Massage Therapy Brings Comfort to Hospice Patients
Hospice Care: Being There, Providing Emotional Support
Life-limiting illness means the person has been diagnosed with a progressive condition that affects quality of life and death is eminent within a more or less predictable period of time. When a person enters hospice care, he agrees that the focus of medical care will be comfort and quality of life—not curative.
In a recently published article entitled, “Massage Therapy’s Role in the Growing Hospice Movement,” author and expert, Irene Smith, writes that dying persons are vulnerable. They have lost physical defenses due to the loss of muscle mass and physical stamina. They have relinquished social defenses in the need to receive intimate care, and many will give up emotional defenses as they let go of their image in the world, their family, their bodily functions and finally the ability to breathe.

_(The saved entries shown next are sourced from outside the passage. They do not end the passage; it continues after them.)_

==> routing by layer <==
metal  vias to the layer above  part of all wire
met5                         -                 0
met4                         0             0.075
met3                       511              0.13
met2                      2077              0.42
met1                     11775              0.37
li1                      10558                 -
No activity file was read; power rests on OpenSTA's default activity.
### config.mk
export PLATFORM = sky130hd
export DESIGN_NAME = instr_loader
export DESIGN_NICKNAME = d
export VERILOG_FILES = /design/src/rtl/instr_loader_pkg.sv /design/src/rtl/loader_fifo.sv /design/src/rtl/instr_loader.sv
export SDC_FILE = /design/constraint.sdc
export NUM_CORES = 1
export LEC_CHECK = 0
export BUFFER_PORTS_ARGS = -buffer_cell sky130_fd_sc_hd__buf_4
export CAP_MARGIN = 20
export CORE_ASPECT_RATIO = 1.75
export CORE_MARGIN = 2
export CORE_UTILIZATION = 31
export CTS_CLUSTER_SIZE = 30
export DETAILED_ROUTE_END_ITERATION = 12
export SYNTH_ARGS = -nofsm -noshare
export SYNTH_HDL_FRONTEND = slang
export SYNTH_SLANG_ARGS = --single-unit
export TNS_END_PERCENT = 10
### constraint.sdc
create_clock -name CLK -period 2.5 [get_ports CLK]
set_input_delay 0.375 -clock CLK [delete_from_list [all_inputs] [get_ports CLK]]
set_output_delay 0.375 -clock CLK [all_outputs]
set_load 0.01 [all_outputs]
### src/rtl/instr_loader_pkg.sv
// Shared constants and issue-state encoding for the instruction loader.
// Optional parity checking is enabled with INSTR_LOADER_PARITY_EN.
package instr_loader_pkg;

  localparam int INSTR_W = 9;
  localparam int CHUNK_W = 3;
  localparam int CHUNKS  = INSTR_W / CHUNK_W;
  localparam int DEPTH   = 4;

  typedef enum logic {
    IDLE,
    ISSUE
  } issue_st_t;

endpackage

### src/rtl/loader_fifo.sv
// Instruction FIFO for instr_loader: extra-MSB pointers, flush clears
// both pointers, head is read combinationally at the read pointer.
module loader_fifo #(
  parameter int W     = 9,
  parameter int DEPTH = 4
) (
  input  logic                   CLK,
  input  logic                   RESET_N,
  input  logic                   push,
  input  logic                   pop,
  input  logic                   flush,
  input  logic [W-1:0]           wdata,
  output logic [W-1:0]           rdata,
  output logic                   full,
  output logic                   empty,
  output logic [$clog2(DEPTH):0] count
);

  localparam int AW = $clog2(DEPTH);

  logic [W-1:0] mem [DEPTH];
  logic [AW:0]  wptr;
  logic [AW:0]  rptr;

  always_ff @(posedge CLK or negedge RESET_N) begin
    if (!RESET_N) begin
      wptr <= '0;
      rptr <= '0;
    end else if (flush) begin
      wptr <= '0;
      rptr <= '0;
    end else begin
      if (push) wptr <= wptr + 1'b1;
      if (pop)  rptr <= rptr + 1'b1;
    end
  end

  // Storage carries no reset; only pointer-covered entries are read.
  always_ff @(posedge CLK) begin
    if (push) mem[wptr[AW-1:0]] <= wdata;
  end

  assign rdata = mem[rptr[AW-1:0]];
  assign count = wptr - rptr;
  assign empty = (wptr == rptr);
  assign full  = (wptr[AW] != rptr[AW]) &&
                 (wptr[AW-1:0] == rptr[AW-1:0]);

endmodule

### src/rtl/instr_loader.sv
// Chunk assembler, instruction FIFO and write_en issue FSM.
// Define INSTR_LOADER_PARITY_EN to add DIN_PAR / PAR_ERR checking.
module instr_loader #(
  parameter int INSTR_W = instr_loader_pkg::INSTR_W,
  parameter int CHUNK_W = instr_loader_pkg::CHUNK_W,
  parameter int DEPTH   = instr_loader_pkg::DEPTH
) (
  input  logic               CLK,
  input  logic               RESET_N,
  input  logic [CHUNK_W-1:0] DIN,
  input  logic               DIN_VALID,
`ifdef INSTR_LOADER_PARITY_EN
  input  logic               DIN_PAR,
  output logic               PAR_ERR,
`endif
  input  logic               FLUSH,
  input  logic               CPU_READY,
  output logic [INSTR_W-1:0] INSTRUCTION,
  output logic               write_en,
  output logic               FULL,
  output logic               EMPTY,
  output logic               ERR
);
  import instr_loader_pkg::*;

  localparam int NCH = INSTR_W / CHUNK_W;
  localparam int CW  = (NCH > 1) ? $clog2(NCH) : 1;
  localparam int AW  = $clog2(DEPTH);

  if ((INSTR_W % CHUNK_W) != 0 || DEPTH < 2 ||
      (DEPTH & (DEPTH - 1)) != 0) begin : g_bad_cfg
    $error("instr_loader: illegal INSTR_W/CHUNK_W/DEPTH");
  end

  logic [INSTR_W-1:0] shift;
  logic [INSTR_W-1:0] word;
  logic [INSTR_W-1:0] head;
  logic [CW-1:0]      cnt;
  logic [AW:0]        count;
  logic               last;
  logic               par_ok;
  logic               push_req;
  logic               push_ok;
  logic               pop;
  logic               room;
  issue_st_t          state;

  assign word     = INSTR_W'({shift, DIN});
  assign last     = (cnt == CW'(NCH - 1));
  assign pop      = !FLUSH && !EMPTY && CPU_READY;
  assign room     = (count != (AW + 1)'(DEPTH));
  assign push_req = !FLUSH && DIN_VALID && last && par_ok;
  assign push_ok  = push_req && (room || pop);

`ifdef INSTR_LOADER_PARITY_EN
  assign par_ok = ~^{word, DIN_PAR};

  always_ff @(posedge CLK or negedge RESET_N) begin
    if (!RESET_N)
      PAR_ERR <= 1'b0;
    else if (FLUSH)
      PAR_ERR <= 1'b0;
    else if (DIN_VALID && last && !par_ok)
      PAR_ERR <= 1'b1;
  end
`else
  assign par_ok = 1'b1;
`endif

  always_ff @(posedge CLK or negedge RESET_N) begin
    if (!RESET_N) begin
      cnt   <= '0;
      shift <= '0;
      ERR   <= 1'b0;
    end else if (FLUSH) begin
      cnt   <= '0;
      shift <= '0;
      ERR   <= 1'b0;
    end else begin
      if (DIN_VALID) begin
        shift <= word;
        cnt   <= last ? '0 : cnt + 1'b1;
      end
      if (push_req && !push_ok) ERR <= 1'b1;
    end
  end

  loader_fifo #(
    .W     (INSTR_W),
    .DEPTH (DEPTH)
  ) u_fifo (
    .CLK     (CLK),
    .RESET_N (RESET_N),
    .push    (push_ok),
    .pop     (pop),
    .flush   (FLUSH),
    .wdata   (word),
    .rdata   (head),
    .full    (FULL),
    .empty   (EMPTY),
    .count   (count)
  );

  // INSTRUCTION is only loaded on a pop, so it holds between pulses.
  always_ff @(posedge CLK or negedge RESET_N) begin
    if (!RESET_N) begin
      state       <= IDLE;
      write_en    <= 1'b0;
      INSTRUCTION <= '0;
    end else if (FLUSH) begin
      state    <= IDLE;
      write_en <= 1'b0;
    end else begin
      unique case (state)
        IDLE: begin
          write_en <= 1'b0;
          if (pop) begin
            state       <= ISSUE;
            write_en    <= 1'b1;
            INSTRUCTION <= head;
          end
        end
        ISSUE: begin
          if (pop) begin
            write_en    <= 1'b1;
            INSTRUCTION <= head;
          end else begin
            state    <= IDLE;
            write_en <= 1'b0;
          end
        end
        default: begin
          state    <= IDLE;
          write_en <= 1'b0;
        end
      endcase
    end
  end

endmodule
==> impl_metrics.yaml, run 1 <==
pwr:
  p_sw_uw: 561.8
  p_leak_nw: 1.264
  switching_share: 0.2187
  vdd_drop_max_mv: 0.3350
  sequentialPowerShare: 0.463
  clock_power_share: 0.427
  p_comb_frac: 0.110
  p_int_mw: 2.007
  power_density_mw_per_mm2: 841.0
  power_mw: 2.569
worst_setup_path:
  critPathTopFamily: "simple AND/OR/NAND/NOR gates"
  crit_buf_inv: 1
  path_class: "flip-flop to flip-flop"
  cp_max_fo: 9
  end_kind: "flip-flop"
  r2r-end: "u_fifo.mem[1][6]"
  r2r-start: "u_fifo.wptr[0]"
  cp.arrival_ns: 2.04
  crit_chain: "inv_1, ha_1, nand2_1, o211a_1, o31a_1, and2_1"
  reg2reg_slack_ns: 0.42
  cp.required_ns: 2.46
  rr_worst_depth: 6
  startpoint_type: "flip-flop"
  critPathSlowestCell: "and2_1"
  max_stage_delay_ns: 0.47
synth:
  synth_edf_count: 36
  ys_seq_elements: 61
  synth-compound-area-share: 0.03298
  async_reset_ff_frac: 0.4098
  yosysSeqAreaShare: 0.6817
  syn-num-nets: 159
  synth_top_family_by_area: "multiplexers"
  ys_warn_count: 0
  synth-simple-area-share: 0.04898
  synthMuxAreaShare: 0.1674
  synthAdderAreaFrac: 0.03498
  synth_cell_types: 30
  syn_inst: 144
  netlist_area_sq_mm: 0.002504
  ys.flop_type: "edfxtp_1"
  avgSynthCellArea_sq_um: 17.39
  synthXorXnorAreaFrac: 0.01699
drt:
  wl_mm: 4.570
  final_antenna_net_count: 0
  drtIter0Drc: 45
  via_per_inst: 4.753
  wl_per_cell_um: 16.86
  dr.pass1.iters: 4
  vias: 1288
  drc: 0
die:
  start_util: 0.3166
  rows: 43
  num_io_pins: 21
  coreArea_sq_mm: 0.007909
  die_width_um: 71.94
  dieArea_sq_mm: 0.008840
  die_y_um: 122.9
hold_path:
  hold_path_class: "primary input to flip-flop"
  whs_path_depth: 1
  min_from: "DIN[0]"
  whs_endpoint: "u_fifo.mem[1][0]"
sta:
  holdWs_ns: 0.2672
  setup_ws_ns: 0.4210
  drv_slew: 0
  rsz0062_at_grt: "no"
  skew_ns: 0.005829
  layout_min_cycle_time_ns: 2.079
  relSlewSlack: 0.6539
  timing.fmax_mhz: 481.0
  tightest_slew_ns: 0.5191
  setup_viol: 0
  hold_viol: 0
  tns_ns: 0
  final.period_utilization: 0.8316
clocking:
  post_cts_resized: 0
  cts_inserted_buffers: 9
  worstSkewPairLatency_ns: 0.32
  htreeDepth: 3
  ctsRootBufferMaster: "clkbuf_16"
  post_cts_buffers: 0
  hold_buffers: 1
  cts_tree: "yes"
  numClockSinks: 61
  clk_path_buf_depth: 2
  clkSlewWorstSetupHoldPaths_ns: 0.05
global_routing:
  overflow: 0
  grt_pass1_wl_mm: 7.555
  grt_pass1_vias: 1427
  antenna_found_initial: 0
  grt_usage: 0.1204
  grt_max_degree: 26
finish:
  final_common_cell: "edfxtp_1"
  design_area_sq_mm: 0.003054
  num_antenna_cells: 0
  final_cell_mix: "edfxtp_1 (36), dfrtp_1 (25), buf_4 (25)"
  fillers: 741
  final_core_util: 0.3862
  nets: 191
  seqCellArea_sq_mm: 0.001707
  drive_gt1_frac: 0.3315
  instances_no_fill: 271
  layout-area-overhead-vs-synth_pct: 21.99
  multi_input_area_sq_um: 754.5
place:
  hpwl_mm: 3.047
  place_ws_ns: 0.3856
  place_area_sq_mm: 0.002780
  placedCellCount: 254
  port-buffer-count: 20
  place_congestion: 0.7414
job:
  drv_cap: 0
status:
  outcome: "finished, final reports clean"
[cell type report]
| cell class | count | share of cell area |
|---|---|---|
| Sequential cell | 61 | 0.5588 |
| Multi-Input combinational cell | 73 | 0.2470 |
| Clock buffer | 14 | 0.08316 |
| Timing Repair Buffer | 26 | 0.06473 |
| Tap cell | 90 | 0.03687 |
| Inverter | 5 | 0.006145 |
| Clock inverter | 2 | 0.003277 |
[cells by family (layout without fill, tap and decap cells)]
kind of cell,Yosys count,after routing
muxes,29,29
xor gates and xnor gates,4,4
and+or+nand+nor,25,25
DFF,61,61
adders and majority gates,7,7
buffers and inverters,10,47
AOI/OAI and AO/OA,8,8
[registers in the layout, indices dropped and copies added, names as in the netlist]
signal       cells
INSTRUCTION      9
ERR              1
u_fifo.wptr      3
cnt              2
u_fifo.mem      36
state            1
u_fifo.rptr      3
shift            6
[cells in the mapped netlist, types with 2 or more instances]
library cell,number,area (sq um)
edfxtp_1,36,1081
dfrtp_1,25,625.6
nor2_1,13,48.80
mux2i_1,10,100.1
mux2_2,9,101.4
mux4_2,9,202.7
ha_1,7,87.58
inv_1,5,18.77
and2_1,3,18.77
clkbuf_1,3,11.26
nand2_1,3,11.26
nor2b_1,2,12.51
xor2_1,2,17.52
[routing by layer]
layer  vias to the layer above  GRT usage  share of wire
met5                         -          0              0
met4                         0    0.07075          0.021
met3                         8    0.03202          0.027
met2                        28     0.2072           0.55
met1                       654     0.1307           0.40
li1                        598          -              -
[power by group through the flow]
| stage | logic, mW | registers (mW) | clock network, mW |
|---|---|---|---|
| global route | 0.309 | 1.20 | 1.17 |
| global placement | 0.287 | 1.21 | 0 |
| CTS | 0.292 | 1.19 | 1.12 |
| finish | 0.284 | 1.19 | 1.10 |
| detailed placement | 0.289 | 1.21 | 0 |
| floorplan | 0.106 | 1.24 | 0 |
[worst max path at each step]
stage / from / end / slack [ns] / depth (start not counted)
floorplan: u_fifo.rptr[1] / u_fifo.mem[0][0] / 0.15 / 7
global placement: u_fifo.wptr[0] / u_fifo.mem[0][6] / 0.40 / 6
detailed placement: u_fifo.wptr[0] / u_fifo.mem[0][4] / 0.39 / 6
CTS: u_fifo.wptr[0] / u_fifo.mem[0][5] / 0.37 / 6
global route: u_fifo.wptr[0] / u_fifo.mem[0][5] / 0.27 / 6
finish: u_fifo.wptr[0] / u_fifo.mem[1][6] / 0.42 / 6
Power figures use the tool's default switching activity.
==> inputs of run 2 (changes only) <==
Clock period 2.5 ns to 2.13 ns, I/O delays scaled along.
==> run 2 against run 1 <==
  * Largest power group unchanged
  * Wire length fell by 3.4%
  * Sequential power rose by 18%
  * Maximum frequency up 7.3%
  * Combinational power up 19%
  * Critical path type unchanged
  * Non-clock buffer count is 1 higher
  * Die area is the same
  * Hold slack got worse by 0.045 ns
==> impl_metrics.yaml, run 2 (synthesized netlist as in run 1, its figures left out) <==
status:
  outcome: "finished, final reports clean"
global_routing:
  met1_usage: 0.1251
  grt_usage: 0.1164
  grt_busiest_layer: "met2"
  grt_use_met3: 0.02791
  grt_pass1_vias: 1336
  grt_max_degree: 26
  overflow: 0
  grt_pass1_wl_mm: 7.355
  met2_usage: 0.2043
  antenna_found_initial: 0
pwr:
  power_density_mw_per_mm2: 969.2
  switching_share: 0.2115
  p_leak_nw: 1.261
  vdd_drop_max_mv: 0.4252
  sequentialPowerShare: 0.469
  power_mw: 2.978
  p_sw_uw: 630.0
  clock_power_share: 0.418
  p_int_mw: 2.348
  p_comb_frac: 0.113
worst_setup_path:
  path_common_cell: "inv_1"
  max_stage_delay_ns: 0.40
  critPathTopFamily: "compound AO/OA/AOI/OAI gates"
  cp.required_ns: 2.15
  path_class: "flip-flop to flip-flop"
  startpoint_type: "flip-flop"
  cp_max_fo: 9
  end_kind: "flip-flop"
  critPathSlowestCell: "dfrtp_1"
  cp.arrival_ns: 1.95
  crit_buf_inv: 2
  crit_chain: "inv_1, ha_1, nand2_2, o211a_4, o311ai_2, inv_1"
sta:
  tns_ns: 0
  holdWs_ns: 0.2218
  layout_min_cycle_time_ns: 1.937
  hold_viol: 0
  final.period_utilization: 0.9095
  rsz0062_at_grt: "no"
  drv_slew: 0
  setup_ws_ns: 0.1927
  relSlewSlack: 0.7294
  tightest_slew_ns: 0.4017
  skew_ns: 0.004019
  timing.fmax_mhz: 516.2
  setup_viol: 0
die:
  coreArea_sq_mm: 0.007909
  dieArea_sq_mm: 0.008840
  rows: 43
  die_y_um: 122.9
  num_io_pins: 21
  die_width_um: 71.94
  start_util: 0.3166
drt:
  wl_mm: 4.414
  dr.pass1.iters: 4
  final_antenna_net_count: 0
  drtIter0Drc: 29
  vias: 1268
  drc: 0
  wl_per_cell_um: 16.23
  via_per_inst: 4.662
place:
  place_ws_ns: 0.1906
  hpwl_mm: 3.124
  place_congestion: 0.7533
  port-buffer-count: 20
finish:
  nets: 192
  layout-area-overhead-vs-synth_pct: 22.74
  drive_gt1_frac: 0.3516
  final_cell_mix: "edfxtp_1 (36), buf_4 (26), dfrtp_1 (25)"
  num_antenna_cells: 0
  final_common_cell: "edfxtp_1"
  largest_register_ffs: 36
clocking:
  clk_path_buf_depth: 2
  worstSkewPairLatency_ns: 0.31
  htreeDepth: 3
  cts_tree: "yes"
  clkSlewWorstSetupHoldPaths_ns: 0.05
  numClockSinks: 61
  ctsRootBufferMaster: "clkbuf_16"
  post_cts_resized: 0
  cts_inserted_buffers: 9
job:
  drv_cap: 0
hold_path:
  hold_path_class: "primary input to flip-flop"
-- run 2: final timing paths --
check / start / endpoint / slack (ns) / cells past startpoint
max reg2reg: u_fifo.wptr[0] / u_fifo.mem[3][2] / 0.19 / 6
max in group asynchronous: RESET_N / shift[1] / 1.40 / 2
min: DIN[2] / u_fifo.mem[0][2] / 0.22 / 1
min in group asynchronous: RESET_N / INSTRUCTION[8] / 0.46 / 2
min reg2reg: INSTRUCTION[4] / INSTRUCTION[4] / 0.50 / 1
max: u_fifo.wptr[0] / u_fifo.mem[3][2] / 0.19 / 6
-- run 2: power groups by stage --
stage / sequential, mW / clock (mW) / combinational (mW)
CTS: 1.40 / 1.28 / 0.346
global placement: 1.42 / 0 / 0.340
floorplan: 1.45 / 0 / 0.126
global route: 1.41 / 1.33 / 0.367
detailed placement: 1.42 / 0 / 0.344
finish: 1.40 / 1.24 / 0.337
-- run 2: repair_timing --
item / 4_1_cts / 5_1_grt
hold endpoints to repair: 25 / 0
buffers inserted: 0 / 0
hold buffers: 1 / 0
-- run 2: stage by stage --
step | instances | cell area (sq um) | utilization
2_1_floorplan | 144 | 2519 | -
3_3_place_gp | 255 | 2801 | 0.3542
3_5_place_dp | 255 | 2801 | 0.3542
4_1_cts | 272 | 3073 | 0.3885
5_1_grt | 272 | 3073 | 0.3885
6_report | 272 | 3073 | 0.3885
-- run 2: area by class of cell --
class                      count  area, sq um
fill                         745         4836
sequential                    61         1707
multi-input combinational     73        768.2
clock buffer                  13        250.2
timing repair buffer          27        205.2
tap                           90        112.6
inverter                       5        18.77
clock inverter                 3        11.26
-- run 2: per-layer routing --
metal	wire (um)	vias up	part of all wire
li1	-	601	-
met1	1637	635	0.37
met2	2544	26	0.58
met3	141	6	0.032
met4	92	0	0.021
met5	0	-	0
==> inputs of run 3 (changes only) <==
Clock period 2.13 ns to 1.7 ns, I/O delays scaled along.
==> run 3 against run 2 <==
  * The flow now finishes with violations (negative setup slack)
  * Non-clock buffer count increased by 10
  * Maximum frequency is 7.0% higher
  * Final area rose by 7.9%
  * Register-to-register slack got worse by 0.30 ns
  * Sequential cell count stayed put
  * Worst setup slack got worse by 0.30 ns
  * Hold slack lost 0.075 ns
  * Sequential power grew 25%
  * Power is 38% higher
  * Clock skew rose by 0.0070 ns
  * Core utilization rose by 3.1 points
  * Critical path depth fell by 1
==> impl_metrics.yaml, run 3 (synthesized netlist as in run 1, its figures left out) <==
die:
  coreArea_sq_mm: 0.007909
  start_util: 0.3166
  die_width_um: 71.94
  dieArea_sq_mm: 0.008840
  num_io_pins: 21
  rows: 43
  die_y_um: 122.9
clocking:
  clk_path_buf_depth: 2
  cts_inserted_buffers: 9
  cts_tree: "yes"
  numClockSinks: 61
  ctsRootBufferMaster: "clkbuf_16"
  htreeDepth: 3
  clkSlewWorstSetupHoldPaths_ns: 0.06
  worstSkewPairLatency_ns: 0.33
worst_setup_path:
  r2r-start: "u_fifo.rptr[0]"
  cp.required_ns: 1.77
  r2r-end: "u_fifo.mem[0][1]"
  reg2reg_slack_ns: -0.11
  startpoint_type: "flip-flop"
  rr_worst_depth: 5
  end_kind: "flip-flop"
  cp_max_fo: 9
  cp.arrival_ns: 1.88
  path_class: "flip-flop to flip-flop"
status:
  failed_checks: "negative setup slack"
  outcome: "finished, violations left"
sta:
  hold_viol: 0
  setup_ws_ns: -0.1113
  layout_min_cycle_time_ns: 1.811
  timing.fmax_mhz: 552.1
  relSlewSlack: 0.7611
  tightest_slew_ns: 0.3584
  skew_ns: 0.01103
  rsz0062_at_grt: "yes"
  final.period_utilization: 1.065
  setup_viol: 39
  holdWs_ns: 0.1463
  drv_slew: 0
drt:
  wl_per_cell_um: 16.77
  dr.pass1.iters: 4
  drtIter0Drc: 17
  final_antenna_net_count: 0
  wl_mm: 4.747
  drc: 0
  via_per_inst: 4.749
  vias: 1344
global_routing:
  grt_pass1_vias: 1479
  grt_max_degree: 26
  grt_busiest_layer: "met2"
  grt_use_met3: 0.03530
  grt_pass1_wl_mm: 7.624
  met1_usage: 0.1189
  grt_usage: 0.1214
  antenna_found_initial: 0
  overflow: 0
  met2_usage: 0.2228
pwr:
  power_density_mw_per_mm2: 1239
  power_mw: 4.108
  vdd_drop_max_mv: 0.6082
  p_leak_nw: 1.350
finish:
  fillers: 701
  nets: 203
  final_common_cell: "edfxtp_1"
  drive_gt1_frac: 0.4456
  largest_register_ffs: 36
  num_antenna_cells: 0
  final_cell_mix: "edfxtp_1 (36), buf_4 (35), dfrtp_1 (25)"
  layout-area-overhead-vs-synth_pct: 32.38
hold_path:
  min_from: "DIN[1]"
  hold_path_class: "primary input to flip-flop"
  whs_path_depth: 1
  whs_endpoint: "u_fifo.mem[1][1]"
place:
  port-buffer-count: 20
  place_congestion: 0.7275
  place_ws_ns: -0.09957
  hpwl_mm: 3.344
job:
  drv_cap: 0
run 3: changes by cell type in the layout (fill, tap and decap cells not counted), moves of 2 or more:
cell       previous run  this run
buf_4                26        35
and2_4                0         4
and2_2                3         0
inv_1                 5         2
bufinv_16             0         2
clkbuf_1              3         1
ha_1                  7         5
ha_4                  0         2
inv_4                 0         2
run 3: where the power goes:
group / internal, mW / switching [mW]
Sequential: 1.69 / 0.0624
Clock: 1.31 / 0.598
Combinational: 0.263 / 0.188
run 3: final cells by class:
cell class / count / area, sq um / share of cell area
flip-flops and latches: 61 / 1707 / 0.5149
multi-input cells: 74 / 869.6 / 0.2624
repair buffers: 37 / 284.0 / 0.08569
clock buffers: 11 / 242.7 / 0.07324
well taps: 90 / 112.6 / 0.03398
clock inverters: 5 / 75.07 / 0.02265
inverters: 5 / 23.77 / 0.007173
run 3: stage by stage:
stage	util	cells	instance area, sq um	setup TNS (ns)
6_report	0.4191	283	3314	-2.934
5_1_grt	0.4191	283	3314	-4.951
4_1_cts	0.4139	282	3273	-3.207
3_5_place_dp	0.3716	265	2939	-3.004
3_3_place_gp	0.3716	265	2939	-1.272
2_1_floorplan	-	144	2590	-6.616
run 3: layer usage:
layer  wire length [um]  part of all wire  up-vias
li1                   -                 -      630
met1               1747              0.37      680
met2               2766              0.58       26
met3                143             0.030        8
met4                 89             0.019        0
met5                  0                 0        -
run 3: what timing repair did:
| action | in CTS | in global routing |
|---|---|---|
| endpoints found under the hold margin | 25 | 0 |
| endpoints found under the setup margin | 42 | 50 |
| gates cloned | 0 | 1 |
| hold buffers | 1 | 0 |
| buffers inserted | 0 | 0 |
| resized for setup | 3 | 6 |
run 3: worst max-delay path by stage:
stage	start	to	slack (ns)	cells past startpoint
detailed placement	u_fifo.wptr[0]	u_fifo.mem[0][1]	-0.1	6
finish	u_fifo.rptr[0]	u_fifo.mem[0][1]	-0.11	5
CTS	u_fifo.rptr[0]	u_fifo.mem[0][1]	-0.11	5
global route	u_fifo.rptr[0]	u_fifo.mem[1][6]	-0.15	5
global placement	u_fifo.rptr[0]	u_fifo.mem[1][1]	-0.04	5
floorplan	u_fifo.rptr[1]	u_fifo.mem[0][0]	-0.18	7
run 3: worst max-delay path: stages (launching register included):
cell and delay, ns:
dfrtp_1 0.40, ha_4 0.30, nand2_8 0.05, o211a_4 0.28, o31a_1 0.31, and2_4 0.21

“This depth of vulnerability requires the practitioner to create a safe environment or container in which the dying person feels that his or her vulnerability is witnessed, validated and honored,” she writes. “Therapeutic presence is the quality of self, or the way of being that therapists bring to the therapeutic relationship. It is a state of being, rather than a state of doing. This state of being involves the practitioner’s ability to be personally grounded and available as a nonjudgmental witness for the dying person’s expression of his or her illness.”